No change was made in the law concerning labor in canneries in 1914. As in the previous year, the Industrial Board granted, on the same conditions as in 1913, permits for a 66-hour week and a 12-hour day for women 18 years of age and upward during the period from June 25 to August 5. Permits were granted to 69 different firms, operating 101 separate plants. These plants were distributed in 22 counties and 90 localities.

As a result of the special attention paid to cannery inspection in 1914, numerous violations of the conditions upon which the permits were issued were discovered. In 14 plants, females were reported by inspectors to be working in excess of 12 hours per day. Of these, 4 had employed females in excess of 66 hours per week and 1 more than 6 days in the week. A number of violations as to the closing hour for female workers were also discovered. The permit, while granting a 12-hour day, did not alter the provisions of section 77 of the Labor Law which forbids females under 21 years of age from working in factories later than 9 P. M., nor the provisions of section 93-b which forbids women of any age from working later than 10 P. M. Such violations were discovered in 16 of the plants to which permits had been granted. In 10 of these, women over 21 years of age had been employed later than 10 P. M. and in 6, females under 21 years had been employed later than 9 P. M. In 3 of the plants to which permits had been granted females between 16 and 18 years of age were discovered working more than 10 hours a day in violation of section 78 of the Labor Law. The permit carried, of course, no exemption whatever for females under 18 years

of age.

The permit specifically provided that the 12-hour day should not apply to females employed in labeling or in packing cans. This was on the ground that such work was not a part of the canning process proper, and that since no question of perishability was involved no extension of the working hours was advisable. Accordingly, the usual hours (9 per day and 54 per week) applied. Violation of these hours on such work was reported in 2 plants to which permits had been granted. Similarly, the condition that slat platforms be provided on all floors which could not be kept entirely free from liquids where females were employed was violated in 3 plants to which permits had been granted. An inspector reported that at one plant which had no permit but in which such platforms had been provided, the females refused to use them and stood on the wet floor. The reason given by one female for not standing upon the platform was that she was afraid of slipping off and twisting her ankle. In another plant, it was reported that such platforms were not practicable because of the constant passing of trucks.

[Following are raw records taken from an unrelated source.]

===== src/rtl/gated_timed_task_dispatcher_core.sv =====
// ----------------------------------------------------------------------------
// gated_timed_task_dispatcher_core : two-lane timed task dispatcher
// FIFO plus min-heap per lane, a gated lane with map flag and settle counter.
// ----------------------------------------------------------------------------
// channel | direction | handshake           | payload
// in      | sink      | in_valid/in_stall   | cmd task_id delay_ticks world bits
// out     | source    | out_valid/out_stall | issued_id lane last overflow
// cfg     | sink      | cfg_we              | cfg_wdata (settle_threshold)
//
// Enqueue, map load, clear and unused codes complete in the idle state.
// A delayed enqueue sifts up the heap, one level per read and compare.
// A tick promotes at most one due root per lane into its FIFO, sifting
// that heap down, pops at most one id per lane, then emits the fast
// result before the gated one. One shared compare and one read port per
// store pace the sequencer.
// Reset: all stores empty by count, no clearing pass; map_ready set.
// Stalls: a result holds in the output register until out_stall drops; the
// sequencer waits there and accepts no new item meanwhile.
// ----------------------------------------------------------------------------
module gated_timed_task_dispatcher_core #(
	parameter int FIFO_DEPTH = 16,
	parameter int HEAP_DEPTH = 16,
	parameter int ID_BITS    = 16
) (
	input  logic               clk,
	input  logic               arst_n,
	input  logic               in_valid,
	output logic               in_stall,
	input  logic [2:0]         cmd,
	input  logic [ID_BITS-1:0] task_id,
	input  logic [19:0]        delay_ticks,
	input  logic               save_loaded,
	input  logic               in_transition,
	input  logic               map_present,
	output logic               out_valid,
	input  logic               out_stall,
	output logic [ID_BITS-1:0] issued_id,
	output logic               lane,
	output logic               last,
	output logic               overflow,
	input  logic               cfg_we,
	input  logic [15:0]        cfg_wdata
);
	import gttd_pkg::*;

	localparam int FA = $clog2(FIFO_DEPTH);
	localparam int HA = $clog2(HEAP_DEPTH);
	localparam int FC = $clog2(FIFO_DEPTH + 1);
	localparam int HC = $clog2(HEAP_DEPTH + 1);
	localparam int LW = HA + 2;
	localparam int HW = 32 + ID_BITS;

	state_t state_q, state_d;

	logic [31:0]   now_q;
	logic [15:0]   thr_q, settle_q;
	logic          map_q, ovf_q, settled_q;
	logic [FC-1:0] fcnt_q [2];
	logic [FA-1:0] hd_q [2], tl_q [2];
	logic [HC-1:0] hcnt_q [2];

	logic          ln_q;        // lane in service during a tick / insert
	logic [HA-1:0] hi_q;        // heap slot being sifted
	logic [HA-1:0] bi_q;        // slot of the earlier child
	logic [HW-1:0] cur_q;       // entry being sifted
	logic [HW-1:0] best_q;      // earlier child
	logic          fhas_q, ghas_q;
	logic [ID_BITS-1:0] fid_q, gid_q;

	// RAMs: one heap and one FIFO per lane
	logic          hwe [2];
	logic [HA-1:0] hwa [2], hra [2];
	logic [HW-1:0] hwd [2], hrd [2];
	logic          fwe [2];
	logic [FA-1:0] fwa [2], fra [2];
	logic [ID_BITS-1:0] fwd [2], frd [2];

	for (genvar g = 0; g < 2; g++) begin : g_lane
		gttd_ram #(.WIDTH(HW), .DEPTH(HEAP_DEPTH)) u_heap (
			.clk(clk), .we(hwe[g]), .waddr(hwa[g]), .wdata(hwd[g]),
			.raddr(hra[g]), .rdata(hrd[g]));
		gttd_ram #(.WIDTH(ID_BITS), .DEPTH(FIFO_DEPTH)) u_fifo (
			.clk(clk), .we(fwe[g]), .waddr(fwa[g]), .wdata(fwd[g]),
			.raddr(fra[g]), .rdata(frd[g]));
	end

	// ring pointer step
	function automatic logic [FA-1:0] fnext(input logic [FA-1:0] p);
		return (p == FA'(FIFO_DEPTH - 1)) ? '0 : p + 1'b1;
	endfunction

	// shared strict compare
	logic [31:0] ca, cb;
	logic        lt;
	assign lt = ca < cb;

	cmd_t cmd_in;
	logic in_g;     // lane addressed by an enqueue
	assign cmd_in = cmd_t'(cmd);
	assign in_g   = (cmd_in == CMD_ENQ_GATED) || (cmd_in == CMD_DLY_GATED);

	logic in_acc, out_acc;
	assign in_stall = (state_q != ST_IDLE);
	assign in_acc   = in_valid && !in_stall;
	assign out_acc  = out_valid && !out_stall;

	// saturating ready tick
	logic [32:0] rsum;
	logic [31:0] rdy;
	assign rsum = {1'b0, now_q} + {13'd0, delay_ticks};
	assign rdy  = rsum[32] ? TICK_MAX : rsum[31:0];

	logic [HC-1:0] hn;
	logic [FC-1:0] fn;
	logic [HW-1:0] hrd_l;
	logic [31:0]   hrd_rdy;
	assign hn      = hcnt_q[ln_q];
	assign fn      = fcnt_q[ln_q];
	assign hrd_l   = hrd[ln_q];
	assign hrd_rdy = hrd_l[HW-1:ID_BITS];

	logic [HA-1:0] par;
	logic [LW-1:0] lft, rgt, hn_w;
	logic          has_l, has_r;
	assign par   = (hi_q - 1'b1) >> 1;
	assign lft   = {1'b0, hi_q, 1'b1};
	assign rgt   = lft + 1'b1;
	assign hn_w  = LW'(hn);
	assign has_l = lft < hn_w;
	assign has_r = rgt < hn_w;

	logic enq_f, due, pop_go;
	assign enq_f  = in_acc && (cmd_in == CMD_ENQ_FAST || cmd_in == CMD_ENQ_GATED)
		&& (fcnt_q[in_g] < FC'(FIFO_DEPTH));
	// root due once the tick advanced, and room in the FIFO
	assign due    = (hn != '0) && !lt && (fn < FC'(FIFO_DEPTH));
	assign pop_go = (fn != '0) && settled_q && (!ln_q || (map_q && settle_q >= thr_q));

	// ------------------------------------------------------------------
	// next state
	// ------------------------------------------------------------------
	always_comb begin
		state_d = state_q;
		unique case (state_q)
			ST_IDLE: begin
				if (in_acc) begin
					unique case (cmd_in)
						CMD_DLY_FAST, CMD_DLY_GATED: begin
							if (hcnt_q[in_g] < HC'(HEAP_DEPTH))
								state_d = ST_UP_RD;
						end
						CMD_TICK: state_d = ST_PR_RD;
						default:  state_d = ST_IDLE;
					endcase
				end
			end
			ST_UP_RD:  state_d = (hi_q == '0) ? ST_IDLE : ST_UP_CMP;
			ST_UP_CMP: state_d = lt ? ST_UP_RD : ST_IDLE;
			ST_PR_RD:  state_d = ST_PR_CHK;
			ST_PR_CHK: state_d = due ? ST_DN_LD : ST_POP;
			ST_DN_LD:  state_d = ST_DN_CHK;
			ST_DN_CHK: state_d = has_l ? ST_DN_L : ST_POP;
			ST_DN_L:   state_d = has_r ? ST_DN_R : ST_DN_CMP;
			ST_DN_R:   state_d = ST_DN_CMP;
			ST_DN_CMP: state_d = lt ? ST_DN_CHK : ST_POP;
			ST_POP:    state_d = pop_go ? ST_POP_RD : (ln_q ? ST_EMIT0 : ST_PR_RD);
			ST_POP_RD: state_d = ln_q ? ST_EMIT0 : ST_PR_RD;
			ST_EMIT0:  state_d = fhas_q ? ST_WAIT0 : (ghas_q ? ST_WAIT1 : ST_IDLE);
			ST_WAIT0:  state_d = out_acc ? (ghas_q ? ST_EMIT1 : ST_IDLE) : ST_WAIT0;
			ST_EMIT1:  state_d = ST_WAIT1;
			ST_WAIT1:  state_d = out_acc ? ST_IDLE : ST_WAIT1;
			default:   state_d = ST_IDLE;
		endcase
	end

	// compare operand selection
	always_comb begin
		ca = cur_q[HW-1:ID_BITS];
		cb = hrd_rdy;
		unique case (state_q)
			ST_PR_CHK: begin
				ca = now_q;
				cb = hrd_rdy;
			end
			ST_DN_R: begin
				ca = hrd_rdy;
				cb = best_q[HW-1:ID_BITS];
			end
			ST_DN_CMP: begin
				ca = best_q[HW-1:ID_BITS];
				cb = cur_q[HW-1:ID_BITS];
			end
			default: ;
		endcase
	end

	// ------------------------------------------------------------------
	// RAM control
	// ------------------------------------------------------------------
	always_comb begin
		for (int l = 0; l < 2; l++) begin
			hwe[l] = 1'b0; hwa[l] = hi_q; hwd[l] = cur_q; hra[l] = '0;
			fwe[l] = 1'b0; fwa[l] = tl_q[l]; fwd[l] = task_id; fra[l] = hd_q[l];
		end
		unique case (state_q)
			ST_IDLE: if (enq_f) fwe[in_g] = 1'b1;
			ST_UP_RD: begin
				hra[ln_q] = par;
				if (hi_q == '0) hwe[ln_q] = 1'b1;
			end
			ST_UP_CMP: begin
				hwe[ln_q] = 1'b1;
				hwd[ln_q] = lt ? hrd_l : cur_q;
			end
			ST_PR_CHK: begin
				// last entry, moved to the root on removal
				hra[ln_q] = HA'(hn - 1'b1);
				if (due) begin
					fwe[ln_q] = 1'b1;
					fwd[ln_q] = hrd_l[ID_BITS-1:0];
				end
			end
			ST_DN_CHK: begin
				hra[ln_q] = HA'(lft);
				if (!has_l) hwe[ln_q] = 1'b1;
			end
			ST_DN_L: hra[ln_q] = HA'(rgt);
			ST_DN_CMP: begin
				hwe[ln_q] = 1'b1;
				hwd[ln_q] = lt ? best_q : cur_q;
			end
			default: ;
		endcase
	end

	// ------------------------------------------------------------------
	// registers
	// ------------------------------------------------------------------
	always_ff @(posedge clk or negedge arst_n) begin
		if (!arst_n) begin
			state_q   <= ST_IDLE;
			now_q     <= '0;
			thr_q     <= SETTLE_RESET;
			settle_q  <= '0;
			map_q     <= 1'b1;
			ovf_q     <= 1'b0;
			settled_q <= 1'b0;
			fcnt_q[0] <= '0; fcnt_q[1] <= '0;
			hcnt_q[0] <= '0; hcnt_q[1] <= '0;
			hd_q[0]   <= '0; hd_q[1]   <= '0;
			tl_q[0]   <= '0; tl_q[1]   <= '0;
			ln_q      <= 1'b0;
			hi_q      <= '0;
			bi_q      <= '0;
			cur_q     <= '0;
			best_q    <= '0;
			fhas_q    <= 1'b0;
			ghas_q    <= 1'b0;
			fid_q     <= '0;
			gid_q     <= '0;
			out_valid <= 1'b0;
			issued_id <= '0;
			lane      <= 1'b0;
			last      <= 1'b0;
			overflow  <= 1'b0;
		end else begin
			state_q <= state_d;
			if (cfg_we) thr_q <= cfg_wdata;
			unique case (state_q)
				ST_IDLE: if (in_acc) begin
					unique case (cmd_in)
						CMD_ENQ_FAST, CMD_ENQ_GATED: begin
							if (in_g) map_q <= 1'b0;
							if (fcnt_q[in_g] < FC'(FIFO_DEPTH)) begin
								fcnt_q[in_g] <= fcnt_q[in_g] + 1'b1;
								tl_q[in_g]   <= fnext(tl_q[in_g]);
							end else begin
								ovf_q <= 1'b1;
							end
						end
						CMD_DLY_FAST, CMD_DLY_GATED: begin
							if (in_g) map_q <= 1'b0;
							ln_q  <= in_g;
							cur_q <= {rdy, task_id};
							hi_q  <= HA'(hcnt_q[in_g]);
							if (hcnt_q[in_g] < HC'(HEAP_DEPTH))
								hcnt_q[in_g] <= hcnt_q[in_g] + 1'b1;
							else
								ovf_q <= 1'b1;
						end
						CMD_MAP_LOAD: map_q <= 1'b1;
						CMD_CLEAR: begin
							fcnt_q[0] <= '0; fcnt_q[1] <= '0;
							hcnt_q[0] <= '0; hcnt_q[1] <= '0;
							hd_q[0]   <= '0; hd_q[1]   <= '0;
							tl_q[0]   <= '0; tl_q[1]   <= '0;
							settle_q  <= '0;
						end
						CMD_TICK: begin
							if (now_q != TICK_MAX) now_q <= now_q + 1'b1;
							settled_q <= save_loaded && !in_transition && map_present;
							ln_q      <= 1'b0;
							fhas_q    <= 1'b0;
							ghas_q    <= 1'b0;
						end
						default: ;
					endcase
				end
				ST_UP_CMP: if (lt) hi_q <= par;
				ST_PR_CHK: begin
					if (due) begin
						fcnt_q[ln_q] <= fn + 1'b1;
						tl_q[ln_q]   <= fnext(tl_q[ln_q]);
						hcnt_q[ln_q] <= hn - 1'b1;
					end
				end
				ST_DN_LD: begin
					cur_q <= hrd_l;
					hi_q  <= '0;
				end
				ST_DN_L: begin
					best_q <= hrd_l;
					bi_q   <= HA'(lft);
				end
				ST_DN_R: begin
					if (lt) begin
						best_q <= hrd_l;
						bi_q   <= HA'(rgt);
					end
				end
				ST_DN_CMP: if (lt) hi_q <= bi_q;
				ST_POP: begin
					// settle counter runs only while gated work waits
					if (ln_q && fn != '0) begin
						if (!(settled_q && map_q)) settle_q <= '0;
						else if (settle_q < thr_q) settle_q <= settle_q + 1'b1;
					end
					if (pop_go) begin
						fcnt_q[ln_q] <= fn - 1'b1;
						hd_q[ln_q]   <= fnext(hd_q[ln_q]);
						if (ln_q) ghas_q <= 1'b1;
						else fhas_q <= 1'b1;
					end else if (!ln_q) begin
						ln_q <= 1'b1;
					end
				end
				ST_POP_RD: begin
					if (ln_q) begin
						gid_q <= frd[1];
					end else begin
						fid_q <= frd[0];
						ln_q  <= 1'b1;
					end
				end
				ST_EMIT0: begin
					if (fhas_q) begin
						out_valid <= 1'b1;
						issued_id <= fid_q;
						lane      <= 1'b0;
						last      <= !ghas_q;
						overflow  <= ovf_q;
					end else if (ghas_q) begin
						out_valid <= 1'b1;
						issued_id <= gid_q;
						lane      <= 1'b1;
						last      <= 1'b1;
						overflow  <= ovf_q;
					end
				end
				ST_WAIT0: if (out_acc) out_valid <= 1'b0;
				ST_EMIT1: begin
					out_valid <= 1'b1;
					issued_id <= gid_q;
					lane      <= 1'b1;
					last      <= 1'b1;
					overflow  <= ovf_q;
				end
				ST_WAIT1: if (out_acc) out_valid <= 1'b0;
				default: ;
			endcase
		end
	end

endmodule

No violations were reported of the condition that females should not be employed in excess of 9 hours per day at work which required continuous standing.

Letters were sent by the Department to 24 of the 101 separate plants to which permits had been granted warning them of one or more of the above reported violations. Two permits were revoked, the ground in each case being the employment of females over 21 years of age after 10 P. M. Letters warning them of the violations were sent on July 23 and 24 respectively. On July 30, reports of continued violations were received and on August 1 the permits were revoked.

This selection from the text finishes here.